A fully playable checkers game built on Vue DnD Kit v2. Each cell on the board is an independent droppable zone — no special board logic required from the library.

How it works

The key idea: every dark cell is its own makeDroppable zone. The game logic lives entirely outside the library — in a plain handleMove function.

text
DnDProvider
  └── 8×8 grid of CheckerCell (makeDroppable)
        └── CheckerPiece (makeDraggable)  — rendered when a piece occupies the cell

Draggable piece

Each piece carries its index and the shared pieces array as the drag payload. disabled prevents dragging opponent pieces:

vue
<script setup lang="ts">
  import { computed, useTemplateRef } from 'vue';
  import { makeDraggable } from '@vue-dnd-kit/core';

  const props = defineProps<{ piece: Piece; pieces: Piece[]; currentTurn: 'red' | 'black' }>();

  const el = useTemplateRef<HTMLElement>('el');
  const index = computed(() => props.pieces.findIndex((p) => p.id === props.piece.id));

  const { isDragging } = makeDraggable(
    el,
    { disabled: () => props.piece.color !== props.currentTurn },
    () => [index.value, props.pieces]
  );
</script>

Droppable cell — identifying the dragged piece

suggestRemove() extracts the dragged piece from the source pieces array without mutating state. The cell then emits the attempted move upward:

vue
<script setup lang="ts">
  import { useTemplateRef } from 'vue';
  import { makeDroppable } from '@vue-dnd-kit/core';

  const props = defineProps<{ row: number; col: number; piece: Piece | null; pieces: Piece[] }>();
  const emit = defineEmits<{ move: [{ piece: Piece; toRow: number; toCol: number }] }>();

  const el = useTemplateRef<HTMLElement>('el');

  makeDroppable(
    el,
    {
      events: {
        onDrop(e) {
          const r = e.helpers.suggestRemove();
          if (!r?.removedItems.length) return;
          const piece = r.removedItems[0] as Piece;
          emit('move', { piece, toRow: props.row, toCol: props.col });
        },
      },
    },
    () => (props.piece ? [props.piece] : [])
  );
</script>

Why suggestRemove?

The draggable's payload is [index, pieces], so suggestRemove() returns removedItems[0] — the actual piece object — without needing a separate data field or any extra state.

Game logic

All validation and state mutation happens in a single handleMove function.
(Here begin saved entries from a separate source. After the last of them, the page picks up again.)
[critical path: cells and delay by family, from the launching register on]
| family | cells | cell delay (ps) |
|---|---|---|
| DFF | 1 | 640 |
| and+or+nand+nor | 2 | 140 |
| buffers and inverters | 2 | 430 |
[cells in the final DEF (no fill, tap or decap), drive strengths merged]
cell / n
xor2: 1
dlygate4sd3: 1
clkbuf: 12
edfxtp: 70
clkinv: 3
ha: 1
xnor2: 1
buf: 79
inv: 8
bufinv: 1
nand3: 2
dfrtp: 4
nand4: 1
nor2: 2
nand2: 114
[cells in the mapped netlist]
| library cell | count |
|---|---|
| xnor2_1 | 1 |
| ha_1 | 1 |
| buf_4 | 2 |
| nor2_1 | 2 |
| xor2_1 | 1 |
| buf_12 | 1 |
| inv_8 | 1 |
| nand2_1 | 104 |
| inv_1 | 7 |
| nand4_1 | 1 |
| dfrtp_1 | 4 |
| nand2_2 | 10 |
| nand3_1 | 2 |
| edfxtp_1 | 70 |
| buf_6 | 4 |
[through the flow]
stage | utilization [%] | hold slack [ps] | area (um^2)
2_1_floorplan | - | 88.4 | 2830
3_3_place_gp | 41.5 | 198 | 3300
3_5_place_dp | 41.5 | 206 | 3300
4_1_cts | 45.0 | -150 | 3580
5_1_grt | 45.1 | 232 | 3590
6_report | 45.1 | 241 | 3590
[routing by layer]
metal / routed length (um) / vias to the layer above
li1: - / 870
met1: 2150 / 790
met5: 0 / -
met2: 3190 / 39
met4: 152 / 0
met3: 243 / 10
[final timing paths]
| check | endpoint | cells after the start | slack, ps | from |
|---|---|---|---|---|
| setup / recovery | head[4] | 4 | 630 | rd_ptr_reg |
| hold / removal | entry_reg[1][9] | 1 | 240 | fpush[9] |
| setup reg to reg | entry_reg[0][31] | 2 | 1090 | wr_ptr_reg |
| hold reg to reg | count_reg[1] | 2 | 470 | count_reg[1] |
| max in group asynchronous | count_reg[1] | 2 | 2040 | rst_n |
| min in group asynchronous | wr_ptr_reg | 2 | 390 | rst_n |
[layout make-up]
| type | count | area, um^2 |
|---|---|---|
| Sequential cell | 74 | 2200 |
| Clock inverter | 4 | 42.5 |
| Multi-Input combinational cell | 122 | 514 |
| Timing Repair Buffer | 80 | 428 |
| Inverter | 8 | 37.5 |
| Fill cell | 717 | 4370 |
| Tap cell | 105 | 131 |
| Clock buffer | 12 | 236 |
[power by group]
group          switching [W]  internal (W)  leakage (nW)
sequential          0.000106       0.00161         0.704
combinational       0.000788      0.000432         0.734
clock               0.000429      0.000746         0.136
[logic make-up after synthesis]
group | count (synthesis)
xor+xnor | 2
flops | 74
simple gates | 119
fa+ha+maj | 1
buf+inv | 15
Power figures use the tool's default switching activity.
The library only delivers "what was dropped where" — the rest is plain TypeScript:

ts
function handleMove({ piece, toRow, toCol }) {
  const { ok, capturedId } = validateMove(piece, toRow, toCol);
  if (!ok) return;

  const isKing =
    piece.isKing ||
    (piece.color === 'red' && toRow === 0) ||
    (piece.color === 'black' && toRow === 7);

  pieces.value = pieces.value
    .filter((p) => p.id !== capturedId)
    .map((p) => (p.id === piece.id ? { ...p, row: toRow, col: toCol, isKing } : p));

  currentTurn.value = currentTurn.value === 'red' ? 'black' : 'red';
}

See also

Source

Released under the MIT License.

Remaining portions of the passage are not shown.